## Exercise description
Copy every line of the entries that includes the word "after".

## Data shown
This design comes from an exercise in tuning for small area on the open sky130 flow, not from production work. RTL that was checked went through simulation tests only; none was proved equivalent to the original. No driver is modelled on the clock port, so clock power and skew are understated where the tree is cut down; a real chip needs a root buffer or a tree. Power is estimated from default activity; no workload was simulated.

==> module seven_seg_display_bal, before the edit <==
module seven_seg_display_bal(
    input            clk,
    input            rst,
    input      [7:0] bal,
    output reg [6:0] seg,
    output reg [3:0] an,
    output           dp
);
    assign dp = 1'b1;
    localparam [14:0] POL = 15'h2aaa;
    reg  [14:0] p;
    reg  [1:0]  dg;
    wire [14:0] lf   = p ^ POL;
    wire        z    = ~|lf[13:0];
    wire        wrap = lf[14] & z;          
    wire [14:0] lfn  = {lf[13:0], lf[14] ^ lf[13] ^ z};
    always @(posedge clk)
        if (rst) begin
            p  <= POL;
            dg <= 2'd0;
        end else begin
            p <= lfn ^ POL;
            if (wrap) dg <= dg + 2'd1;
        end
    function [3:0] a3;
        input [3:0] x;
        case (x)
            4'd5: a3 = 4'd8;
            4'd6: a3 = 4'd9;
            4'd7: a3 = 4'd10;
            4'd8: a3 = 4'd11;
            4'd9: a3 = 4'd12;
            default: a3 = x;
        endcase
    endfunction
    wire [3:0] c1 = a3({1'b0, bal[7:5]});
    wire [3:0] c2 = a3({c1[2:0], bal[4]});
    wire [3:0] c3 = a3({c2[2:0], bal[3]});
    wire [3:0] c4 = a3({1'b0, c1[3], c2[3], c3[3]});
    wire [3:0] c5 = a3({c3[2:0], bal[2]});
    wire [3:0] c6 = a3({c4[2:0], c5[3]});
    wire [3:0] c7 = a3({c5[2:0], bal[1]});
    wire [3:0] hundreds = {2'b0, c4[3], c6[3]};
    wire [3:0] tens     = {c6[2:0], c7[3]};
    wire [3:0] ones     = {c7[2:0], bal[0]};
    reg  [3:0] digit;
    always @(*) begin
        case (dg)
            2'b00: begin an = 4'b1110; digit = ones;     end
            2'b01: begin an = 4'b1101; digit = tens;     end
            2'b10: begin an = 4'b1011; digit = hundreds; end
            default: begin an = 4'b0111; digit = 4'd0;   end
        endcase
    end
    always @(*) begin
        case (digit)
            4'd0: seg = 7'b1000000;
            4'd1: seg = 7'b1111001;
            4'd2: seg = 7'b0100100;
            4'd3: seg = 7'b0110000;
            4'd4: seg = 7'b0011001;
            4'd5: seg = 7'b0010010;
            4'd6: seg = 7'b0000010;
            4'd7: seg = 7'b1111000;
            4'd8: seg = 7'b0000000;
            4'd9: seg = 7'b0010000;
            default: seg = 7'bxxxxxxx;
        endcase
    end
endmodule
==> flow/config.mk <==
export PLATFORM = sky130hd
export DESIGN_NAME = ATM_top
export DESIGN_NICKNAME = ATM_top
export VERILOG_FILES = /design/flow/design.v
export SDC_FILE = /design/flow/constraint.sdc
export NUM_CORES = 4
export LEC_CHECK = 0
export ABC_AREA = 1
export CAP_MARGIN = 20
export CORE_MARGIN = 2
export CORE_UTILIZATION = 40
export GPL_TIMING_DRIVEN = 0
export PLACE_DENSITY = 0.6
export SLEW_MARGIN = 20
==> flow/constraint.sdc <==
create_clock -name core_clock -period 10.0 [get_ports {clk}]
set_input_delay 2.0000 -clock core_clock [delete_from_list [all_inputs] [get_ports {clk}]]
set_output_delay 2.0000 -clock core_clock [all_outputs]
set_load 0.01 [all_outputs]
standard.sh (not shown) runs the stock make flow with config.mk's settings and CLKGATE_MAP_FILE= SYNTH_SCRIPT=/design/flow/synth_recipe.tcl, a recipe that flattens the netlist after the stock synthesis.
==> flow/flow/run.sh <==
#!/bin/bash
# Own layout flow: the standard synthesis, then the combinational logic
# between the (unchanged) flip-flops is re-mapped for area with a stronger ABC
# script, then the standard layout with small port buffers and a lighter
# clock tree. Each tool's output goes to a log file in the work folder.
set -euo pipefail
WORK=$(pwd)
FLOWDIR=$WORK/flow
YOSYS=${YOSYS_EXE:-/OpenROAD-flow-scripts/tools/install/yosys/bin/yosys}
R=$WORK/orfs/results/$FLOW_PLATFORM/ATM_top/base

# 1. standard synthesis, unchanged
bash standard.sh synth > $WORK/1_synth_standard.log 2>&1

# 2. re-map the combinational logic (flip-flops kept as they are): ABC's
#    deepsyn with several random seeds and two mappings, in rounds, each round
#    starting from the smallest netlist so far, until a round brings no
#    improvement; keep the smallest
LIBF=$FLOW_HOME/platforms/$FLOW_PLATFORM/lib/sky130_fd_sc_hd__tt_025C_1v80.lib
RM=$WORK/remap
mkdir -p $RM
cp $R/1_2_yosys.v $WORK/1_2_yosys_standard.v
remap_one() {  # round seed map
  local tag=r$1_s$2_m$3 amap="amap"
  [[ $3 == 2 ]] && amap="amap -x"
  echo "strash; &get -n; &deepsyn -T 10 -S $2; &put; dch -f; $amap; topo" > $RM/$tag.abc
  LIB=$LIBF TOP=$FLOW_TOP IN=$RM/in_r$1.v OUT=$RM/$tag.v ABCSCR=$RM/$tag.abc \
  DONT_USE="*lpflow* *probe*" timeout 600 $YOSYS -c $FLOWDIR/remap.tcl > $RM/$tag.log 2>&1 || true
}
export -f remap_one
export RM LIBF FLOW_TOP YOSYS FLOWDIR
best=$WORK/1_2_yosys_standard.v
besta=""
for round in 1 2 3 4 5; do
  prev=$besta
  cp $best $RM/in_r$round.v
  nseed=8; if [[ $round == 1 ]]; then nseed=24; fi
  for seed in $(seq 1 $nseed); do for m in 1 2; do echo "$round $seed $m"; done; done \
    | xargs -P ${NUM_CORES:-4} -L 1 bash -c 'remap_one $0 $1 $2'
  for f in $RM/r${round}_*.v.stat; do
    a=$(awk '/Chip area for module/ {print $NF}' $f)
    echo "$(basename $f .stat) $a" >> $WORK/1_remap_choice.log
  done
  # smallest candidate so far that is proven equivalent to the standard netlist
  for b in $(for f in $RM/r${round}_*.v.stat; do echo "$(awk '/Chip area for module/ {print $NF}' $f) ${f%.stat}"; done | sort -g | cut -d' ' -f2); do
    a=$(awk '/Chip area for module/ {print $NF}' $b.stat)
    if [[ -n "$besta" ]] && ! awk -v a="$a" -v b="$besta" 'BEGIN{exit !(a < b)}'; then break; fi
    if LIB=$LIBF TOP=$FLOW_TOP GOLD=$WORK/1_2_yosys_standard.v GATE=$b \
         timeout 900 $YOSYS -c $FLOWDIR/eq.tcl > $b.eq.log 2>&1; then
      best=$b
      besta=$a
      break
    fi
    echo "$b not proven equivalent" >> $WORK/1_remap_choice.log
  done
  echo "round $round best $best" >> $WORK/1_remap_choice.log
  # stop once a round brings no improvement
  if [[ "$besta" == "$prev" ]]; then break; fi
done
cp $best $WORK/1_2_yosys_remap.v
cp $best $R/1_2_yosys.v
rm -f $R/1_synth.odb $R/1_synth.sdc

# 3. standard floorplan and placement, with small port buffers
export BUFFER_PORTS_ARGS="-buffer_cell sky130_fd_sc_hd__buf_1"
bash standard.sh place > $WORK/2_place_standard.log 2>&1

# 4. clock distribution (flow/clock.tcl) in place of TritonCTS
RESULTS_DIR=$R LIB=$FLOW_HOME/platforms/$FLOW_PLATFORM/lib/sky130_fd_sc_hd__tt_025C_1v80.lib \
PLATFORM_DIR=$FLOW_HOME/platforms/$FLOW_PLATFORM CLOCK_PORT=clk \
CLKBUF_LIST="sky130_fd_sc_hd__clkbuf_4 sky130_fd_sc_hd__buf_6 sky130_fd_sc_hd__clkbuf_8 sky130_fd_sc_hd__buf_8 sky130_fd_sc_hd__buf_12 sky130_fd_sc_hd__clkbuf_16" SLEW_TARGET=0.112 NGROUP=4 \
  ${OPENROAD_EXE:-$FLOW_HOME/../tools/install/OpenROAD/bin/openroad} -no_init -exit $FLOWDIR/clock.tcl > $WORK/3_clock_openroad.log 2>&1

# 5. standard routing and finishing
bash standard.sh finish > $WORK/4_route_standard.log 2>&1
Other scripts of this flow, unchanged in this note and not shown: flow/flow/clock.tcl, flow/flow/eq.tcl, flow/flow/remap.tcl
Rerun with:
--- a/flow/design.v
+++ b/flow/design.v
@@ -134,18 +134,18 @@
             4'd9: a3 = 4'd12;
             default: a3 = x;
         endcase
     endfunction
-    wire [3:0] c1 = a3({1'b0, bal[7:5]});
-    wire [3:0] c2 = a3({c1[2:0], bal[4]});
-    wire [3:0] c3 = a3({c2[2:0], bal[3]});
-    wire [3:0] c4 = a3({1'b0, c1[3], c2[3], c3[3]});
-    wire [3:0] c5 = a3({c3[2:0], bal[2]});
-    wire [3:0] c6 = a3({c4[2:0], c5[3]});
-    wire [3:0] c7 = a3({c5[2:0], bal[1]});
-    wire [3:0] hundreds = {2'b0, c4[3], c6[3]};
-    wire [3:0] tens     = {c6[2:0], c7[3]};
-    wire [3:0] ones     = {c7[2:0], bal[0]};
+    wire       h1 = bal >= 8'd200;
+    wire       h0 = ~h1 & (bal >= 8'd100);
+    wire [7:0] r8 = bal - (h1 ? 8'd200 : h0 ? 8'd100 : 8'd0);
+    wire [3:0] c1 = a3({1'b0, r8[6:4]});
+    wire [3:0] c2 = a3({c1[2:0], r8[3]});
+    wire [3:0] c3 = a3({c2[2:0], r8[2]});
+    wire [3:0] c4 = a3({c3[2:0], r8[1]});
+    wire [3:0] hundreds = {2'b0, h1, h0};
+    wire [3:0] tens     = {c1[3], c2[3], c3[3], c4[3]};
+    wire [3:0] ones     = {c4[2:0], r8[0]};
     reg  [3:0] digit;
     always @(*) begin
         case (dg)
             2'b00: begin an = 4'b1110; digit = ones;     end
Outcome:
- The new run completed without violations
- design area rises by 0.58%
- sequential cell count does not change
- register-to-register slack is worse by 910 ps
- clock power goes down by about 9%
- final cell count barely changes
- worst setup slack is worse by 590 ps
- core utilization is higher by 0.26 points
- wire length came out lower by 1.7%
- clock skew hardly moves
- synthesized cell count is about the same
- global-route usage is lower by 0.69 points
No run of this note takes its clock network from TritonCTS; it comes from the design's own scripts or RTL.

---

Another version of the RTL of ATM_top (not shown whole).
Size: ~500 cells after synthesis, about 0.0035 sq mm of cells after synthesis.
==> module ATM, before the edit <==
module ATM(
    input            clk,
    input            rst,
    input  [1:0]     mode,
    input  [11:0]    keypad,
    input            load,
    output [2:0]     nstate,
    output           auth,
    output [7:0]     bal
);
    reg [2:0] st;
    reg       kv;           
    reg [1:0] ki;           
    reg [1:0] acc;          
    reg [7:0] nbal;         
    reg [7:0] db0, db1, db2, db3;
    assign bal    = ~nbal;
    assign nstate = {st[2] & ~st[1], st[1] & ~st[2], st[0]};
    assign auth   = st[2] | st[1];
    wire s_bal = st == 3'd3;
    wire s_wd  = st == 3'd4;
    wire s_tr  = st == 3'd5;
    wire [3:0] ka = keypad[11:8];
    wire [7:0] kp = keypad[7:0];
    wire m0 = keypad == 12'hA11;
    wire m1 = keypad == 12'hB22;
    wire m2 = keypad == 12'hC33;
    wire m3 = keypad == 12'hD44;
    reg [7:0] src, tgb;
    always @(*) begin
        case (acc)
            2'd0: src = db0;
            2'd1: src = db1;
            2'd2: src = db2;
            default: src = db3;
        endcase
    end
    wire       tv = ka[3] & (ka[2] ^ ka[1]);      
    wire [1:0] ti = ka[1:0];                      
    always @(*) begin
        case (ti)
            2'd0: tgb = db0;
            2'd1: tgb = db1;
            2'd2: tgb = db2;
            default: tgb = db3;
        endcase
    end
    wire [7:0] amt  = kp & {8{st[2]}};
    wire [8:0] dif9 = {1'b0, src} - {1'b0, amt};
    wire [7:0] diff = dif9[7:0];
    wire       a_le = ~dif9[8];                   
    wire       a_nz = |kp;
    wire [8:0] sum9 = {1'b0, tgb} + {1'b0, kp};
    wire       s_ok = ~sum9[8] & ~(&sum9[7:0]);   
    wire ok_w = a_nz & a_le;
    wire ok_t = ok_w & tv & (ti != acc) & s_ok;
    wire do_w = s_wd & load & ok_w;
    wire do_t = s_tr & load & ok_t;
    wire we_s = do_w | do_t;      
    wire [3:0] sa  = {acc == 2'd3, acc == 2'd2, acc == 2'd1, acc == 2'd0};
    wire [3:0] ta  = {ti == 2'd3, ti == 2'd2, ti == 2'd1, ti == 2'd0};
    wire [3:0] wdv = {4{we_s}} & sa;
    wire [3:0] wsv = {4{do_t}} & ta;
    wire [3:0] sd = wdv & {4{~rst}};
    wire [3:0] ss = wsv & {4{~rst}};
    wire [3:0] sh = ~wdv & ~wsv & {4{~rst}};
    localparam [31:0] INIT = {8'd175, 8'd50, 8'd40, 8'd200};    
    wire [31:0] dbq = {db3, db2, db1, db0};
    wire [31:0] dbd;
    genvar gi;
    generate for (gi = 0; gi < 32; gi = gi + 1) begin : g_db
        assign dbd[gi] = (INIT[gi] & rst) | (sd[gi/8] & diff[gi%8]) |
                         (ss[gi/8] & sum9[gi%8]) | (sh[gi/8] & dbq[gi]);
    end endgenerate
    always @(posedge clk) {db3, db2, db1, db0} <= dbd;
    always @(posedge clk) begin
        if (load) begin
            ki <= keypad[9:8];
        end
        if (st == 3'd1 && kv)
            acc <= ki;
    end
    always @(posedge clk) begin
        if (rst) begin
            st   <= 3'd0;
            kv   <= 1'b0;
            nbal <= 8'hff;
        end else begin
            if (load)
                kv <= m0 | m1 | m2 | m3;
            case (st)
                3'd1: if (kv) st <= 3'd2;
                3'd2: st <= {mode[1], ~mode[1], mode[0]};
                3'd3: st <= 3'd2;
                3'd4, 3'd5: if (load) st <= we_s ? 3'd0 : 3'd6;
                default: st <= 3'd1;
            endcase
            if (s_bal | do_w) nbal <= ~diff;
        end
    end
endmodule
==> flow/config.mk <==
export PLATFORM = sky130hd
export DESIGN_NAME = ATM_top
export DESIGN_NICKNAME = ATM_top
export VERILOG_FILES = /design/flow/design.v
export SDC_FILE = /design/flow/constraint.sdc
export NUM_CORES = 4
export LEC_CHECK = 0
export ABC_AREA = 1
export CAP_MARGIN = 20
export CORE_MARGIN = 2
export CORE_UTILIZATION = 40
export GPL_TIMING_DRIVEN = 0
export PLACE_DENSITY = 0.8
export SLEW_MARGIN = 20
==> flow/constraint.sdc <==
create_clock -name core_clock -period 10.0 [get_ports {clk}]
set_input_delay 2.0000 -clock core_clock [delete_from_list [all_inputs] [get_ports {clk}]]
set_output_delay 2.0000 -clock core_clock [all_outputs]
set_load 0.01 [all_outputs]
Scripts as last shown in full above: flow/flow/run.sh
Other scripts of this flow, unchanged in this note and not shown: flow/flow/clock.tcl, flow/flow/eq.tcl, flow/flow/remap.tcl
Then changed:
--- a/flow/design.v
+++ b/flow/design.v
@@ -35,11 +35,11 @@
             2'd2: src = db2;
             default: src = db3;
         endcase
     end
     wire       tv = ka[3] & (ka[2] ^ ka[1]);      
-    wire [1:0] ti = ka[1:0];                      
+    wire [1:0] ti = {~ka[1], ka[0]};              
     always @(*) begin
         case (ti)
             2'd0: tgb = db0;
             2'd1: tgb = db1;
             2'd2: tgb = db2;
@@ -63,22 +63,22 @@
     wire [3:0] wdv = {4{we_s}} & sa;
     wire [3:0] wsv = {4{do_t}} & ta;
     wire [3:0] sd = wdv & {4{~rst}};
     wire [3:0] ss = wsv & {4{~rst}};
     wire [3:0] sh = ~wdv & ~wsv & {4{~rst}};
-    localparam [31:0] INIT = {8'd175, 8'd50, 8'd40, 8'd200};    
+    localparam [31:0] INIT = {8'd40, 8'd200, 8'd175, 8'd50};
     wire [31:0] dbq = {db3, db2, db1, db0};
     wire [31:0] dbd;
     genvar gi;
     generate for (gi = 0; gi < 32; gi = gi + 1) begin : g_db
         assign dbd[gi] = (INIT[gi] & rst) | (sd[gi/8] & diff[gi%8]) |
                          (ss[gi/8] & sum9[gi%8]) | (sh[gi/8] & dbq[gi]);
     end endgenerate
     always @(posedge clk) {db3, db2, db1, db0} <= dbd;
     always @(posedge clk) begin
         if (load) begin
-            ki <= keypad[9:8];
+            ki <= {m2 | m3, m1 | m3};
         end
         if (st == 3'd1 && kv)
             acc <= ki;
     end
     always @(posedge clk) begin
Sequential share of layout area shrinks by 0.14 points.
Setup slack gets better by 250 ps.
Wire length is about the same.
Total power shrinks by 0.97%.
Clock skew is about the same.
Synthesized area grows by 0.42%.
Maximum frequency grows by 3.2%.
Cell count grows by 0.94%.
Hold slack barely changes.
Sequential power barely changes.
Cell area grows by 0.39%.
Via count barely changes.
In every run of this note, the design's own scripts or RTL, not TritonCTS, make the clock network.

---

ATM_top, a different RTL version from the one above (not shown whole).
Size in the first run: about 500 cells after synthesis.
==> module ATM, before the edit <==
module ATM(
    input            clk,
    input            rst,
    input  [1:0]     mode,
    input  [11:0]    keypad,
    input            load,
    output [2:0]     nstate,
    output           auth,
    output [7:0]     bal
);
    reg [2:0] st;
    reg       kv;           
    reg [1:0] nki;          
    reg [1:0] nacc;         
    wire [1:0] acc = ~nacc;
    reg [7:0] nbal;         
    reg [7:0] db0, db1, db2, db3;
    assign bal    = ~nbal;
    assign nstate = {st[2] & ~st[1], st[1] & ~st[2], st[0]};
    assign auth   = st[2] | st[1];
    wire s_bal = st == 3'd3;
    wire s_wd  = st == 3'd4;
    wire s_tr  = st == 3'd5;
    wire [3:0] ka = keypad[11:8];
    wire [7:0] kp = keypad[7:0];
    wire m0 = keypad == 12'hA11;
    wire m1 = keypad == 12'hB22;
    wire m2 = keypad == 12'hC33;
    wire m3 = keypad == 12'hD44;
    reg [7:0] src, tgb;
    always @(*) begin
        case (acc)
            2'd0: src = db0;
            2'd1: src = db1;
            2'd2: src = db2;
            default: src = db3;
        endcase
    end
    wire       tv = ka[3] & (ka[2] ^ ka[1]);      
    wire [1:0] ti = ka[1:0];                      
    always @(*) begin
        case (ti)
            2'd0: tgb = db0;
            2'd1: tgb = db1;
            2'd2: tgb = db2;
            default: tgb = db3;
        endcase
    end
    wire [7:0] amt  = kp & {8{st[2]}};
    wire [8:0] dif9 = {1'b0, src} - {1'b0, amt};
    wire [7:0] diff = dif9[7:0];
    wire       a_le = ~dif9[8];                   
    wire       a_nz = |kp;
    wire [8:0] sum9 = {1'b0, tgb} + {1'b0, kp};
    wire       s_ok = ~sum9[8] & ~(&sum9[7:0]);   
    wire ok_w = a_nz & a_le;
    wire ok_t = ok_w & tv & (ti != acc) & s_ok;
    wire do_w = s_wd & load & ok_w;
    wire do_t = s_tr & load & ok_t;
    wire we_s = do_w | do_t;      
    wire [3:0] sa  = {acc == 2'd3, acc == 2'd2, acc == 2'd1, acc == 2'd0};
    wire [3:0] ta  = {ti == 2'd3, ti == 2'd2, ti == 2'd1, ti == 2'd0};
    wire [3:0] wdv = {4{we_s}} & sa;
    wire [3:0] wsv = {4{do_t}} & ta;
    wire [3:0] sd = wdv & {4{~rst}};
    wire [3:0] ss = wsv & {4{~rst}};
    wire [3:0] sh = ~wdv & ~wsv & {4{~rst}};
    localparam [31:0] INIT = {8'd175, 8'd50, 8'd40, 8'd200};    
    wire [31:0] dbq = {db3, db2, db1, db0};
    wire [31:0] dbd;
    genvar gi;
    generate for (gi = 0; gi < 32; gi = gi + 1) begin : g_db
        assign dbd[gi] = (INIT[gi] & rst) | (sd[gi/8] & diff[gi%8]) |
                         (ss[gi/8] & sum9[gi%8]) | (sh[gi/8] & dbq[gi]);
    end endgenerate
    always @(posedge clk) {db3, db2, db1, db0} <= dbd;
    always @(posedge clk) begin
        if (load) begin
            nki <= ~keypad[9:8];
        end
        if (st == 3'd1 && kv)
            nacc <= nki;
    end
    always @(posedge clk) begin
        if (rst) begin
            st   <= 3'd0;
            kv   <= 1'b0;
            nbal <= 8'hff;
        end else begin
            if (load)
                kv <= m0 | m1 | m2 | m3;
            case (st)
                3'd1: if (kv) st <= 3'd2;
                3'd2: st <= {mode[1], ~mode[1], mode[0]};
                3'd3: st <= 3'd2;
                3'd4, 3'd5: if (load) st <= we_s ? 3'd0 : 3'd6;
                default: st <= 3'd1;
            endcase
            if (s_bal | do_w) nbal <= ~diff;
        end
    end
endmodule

## Result below
standard.sh (not shown) runs the stock make flow with config.mk's settings and CLKGATE_MAP_FILE= SYNTH_SCRIPT=/design/flow/synth_recipe.tcl, a recipe that flattens the netlist after the stock synthesis.
Size: ~500 cells after synthesis, about 0.0035 sq mm of cells after synthesis.
Size in the first run: about 500 cells after synthesis.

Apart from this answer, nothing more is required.